Task instructions: In the entries below, find the line with "reg [N-1:0] QO, QF;" and the line with "endgenerate". Return those two lines and all lines between them, exactly.
● ● ● ● ●
From an optimization exercise on the open Yosys and OpenROAD flow, aimed at small area and a short achievable clock period; shortcuts taken in it are not production practice.
RTL that was checked went through simulation tests only; none was proved equivalent to the original.

==> module div_non_restore_pip, before the edit <==
module div_non_restore_pip #(parameter N = 16) (
	input          clk,
	input  [N-1:0] dividend,
	input  [N-1:0] divisor,
	output [N-1:0] quotient
);
	localparam H = N / 2;
	reg [N-1:0] R0, D0;
	reg [N:0]   R  [1:N-1];
	reg         QB [1:N-1];
	reg [N-1:0] D  [1:N-1];
	reg [N-1:0] Q  [1:N-1];
	reg [N-1:0] QO, QF;
	always @(posedge clk) begin
		R0 <= dividend;
		D0 <= divisor;
	end
	wire [N:0] r1 = {R0, 1'b0} - {1'b0, D0};
	always @(posedge clk) begin
		R[1]  <= {r1[N:1], D0[0]};
		QB[1] <= ~r1[N];
		D[1]  <= D0;
		Q[1]  <= {N{1'b0}};
	end
	genvar s, j;
	generate
		for (s = 2; s <= N; s = s + 1) begin : stage
			wire        neg = R[s-1][N];
			wire        pos = QB[s-1];
			wire [N:0]  b;
			for (j = 0; j <= N; j = j + 1) begin : op
				wire dj = (j < N) ? D[s-1][j] : 1'b0;
				if (j < H) begin : lo
					assign b[j] = dj ^ pos;
				end else begin : hi
					assign b[j] = ~(dj ^ neg);
				end
			end
			wire [N:0] rn = {R[s-1][N-1:0], 1'b0} + b + {{N{1'b0}}, pos};
			if (s < N) begin : mid
				always @(posedge clk) begin
					R[s]  <= {rn[N:1], D[s-1][0]};
					QB[s] <= ~rn[N];
					D[s]  <= D[s-1];
					Q[s]  <= {Q[s-1][N-2:0], pos};
				end
			end else begin : last
				always @(posedge clk) begin
					QO <= {Q[N-1][N-3:0], pos, ~rn[N]};
					QF <= QO;
				end
			end
		end
	endgenerate
	assign quotient = QF;
endmodule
● ● ● ● ●
Answer space:
	reg [N-1:0] QO, QF;
	always @(posedge clk) begin
		R0 <= dividend;
		D0 <= divisor;
	end
	wire [N:0] r1 = {R0, 1'b0} - {1'b0, D0};
	always @(posedge clk) begin
		R[1]  <= {r1[N:1], D0[0]};
		QB[1] <= ~r1[N];
		D[1]  <= D0;
		Q[1]  <= {N{1'b0}};
	end
	genvar s, j;
	generate
		for (s = 2; s <= N; s = s + 1) begin : stage
			wire        neg = R[s-1][N];
			wire        pos = QB[s-1];
			wire [N:0]  b;
			for (j = 0; j <= N; j = j + 1) begin : op
				wire dj = (j < N) ? D[s-1][j] : 1'b0;
				if (j < H) begin : lo
					assign b[j] = dj ^ pos;
				end else begin : hi
					assign b[j] = ~(dj ^ neg);
				end
			end
			wire [N:0] rn = {R[s-1][N-1:0], 1'b0} + b + {{N{1'b0}}, pos};
			if (s < N) begin : mid
				always @(posedge clk) begin
					R[s]  <= {rn[N:1], D[s-1][0]};
					QB[s] <= ~rn[N];
					D[s]  <= D[s-1];
					Q[s]  <= {Q[s-1][N-2:0], pos};
				end
			end else begin : last
				always @(posedge clk) begin
					QO <= {Q[N-1][N-3:0], pos, ~rn[N]};
					QF <= QO;
				end
			end
		end
	endgenerate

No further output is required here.